Qamar: A pioneering singer of Iran

In the post 1970 revolution era, women musicians in Iran, especially women vocalists, have represented a challenge to societal norms and have inspired new musical trends. Such trends, however, have largely been inconsistent with the gendered restrictions of the Iranian state’s cultural policies which limit the musical activities of women, especially singing in public. Iranian society has long been one where religion and politics have been integrated into everyday life. With Islam as the official state ideology, this integration has been felt even more deeply. There is, however, a significant gap between such cultural policies, dominant official discourse, and the changing spiritual, intellectual, and cultural needs of Iranian society.

In this context, the emergence of women solo singers performing in public is unprecedented in Iranian history and must be understood in terms of the political, social, and intellectual changes of the late 19th and early 20th century. These changes included different processes of modernization including greater communication politically with the international community, the opening of modern schools, the establishment of a printing press, the creation of a modern educated or intellectual class (munavar al-fekr), the emergence of a literary renaissance movement (Bazgasht-i adabi), and a change in the country’s constitution. The Iranian public, especially the urban educated class, at the turn of the 20th century longed for changes in gender norms and for the participation of women in social and cultural spheres, including in the public performance of music. The early period of the Constitutional Revolution marked the beginning of Iranian classical music concerts performed in public. It was not until 1924, however, when the singer Qamar al-Moluk Vazirizade (better known as Qamar) gave her first concert at Tehran Grand Hotel, that an Iranian woman would perform before an audience of men in public.

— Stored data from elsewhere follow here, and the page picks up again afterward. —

### src/rtl/bnn_bram_pkg.sv
// Shared definitions for BNN BRAM helpers: sequencer states, BRAM geometry
// and byte-address helpers.
package bnn_bram_pkg;

   localparam int BRAM_ADDR_W = 32;
   localparam int BRAM_DATA_W = 32;
   localparam logic [BRAM_ADDR_W-1:0] WORD_BYTES = 4;
   localparam logic [3:0] WE_ALL = 4'hF;

   typedef enum logic [1:0] {
      S_IDLE  = 2'd0,
      S_READ  = 2'd1,
      S_DRAIN = 2'd2,
      S_DONE  = 2'd3
   } seq_state_t;

   // Byte addresses are word-aligned: the two low bits are forced to zero.
   function automatic logic [BRAM_ADDR_W-1:0] word_addr(input logic [BRAM_ADDR_W-1:0] a);
      return a & ~(BRAM_ADDR_W'(3));
   endfunction

endpackage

Qamar was born in the small city of Qazvin but later moved to Tehran where she adopted her family name in honor of Ali-Naqi Vaziri, an Iranian musician who improved the social status of musicians and expanded the role of women in music. Qamar lost her father a month before she was born, and her mother died when she was only 18 months old. She was raised by her grandmother, Khair al- Nesa’, a reciter of the Qur’an and a religious professional narrator for women-only audiences (rouzeh-khani). Khair al Nesa’, who was known for her strong reciting voice, quickly took notice of Qamar’s interest in singing and encouraged her to join the performances–making them more captivating and helping Qamar to cultivate her singing voice. Qamar later recounted, “Those singing experiences in my childhood gave me the courage to sing in public”. Similar to the renowned Egyptian singer Umm Kulthum, Qamar’s professional career as a singer was influenced by and connected to her religious background.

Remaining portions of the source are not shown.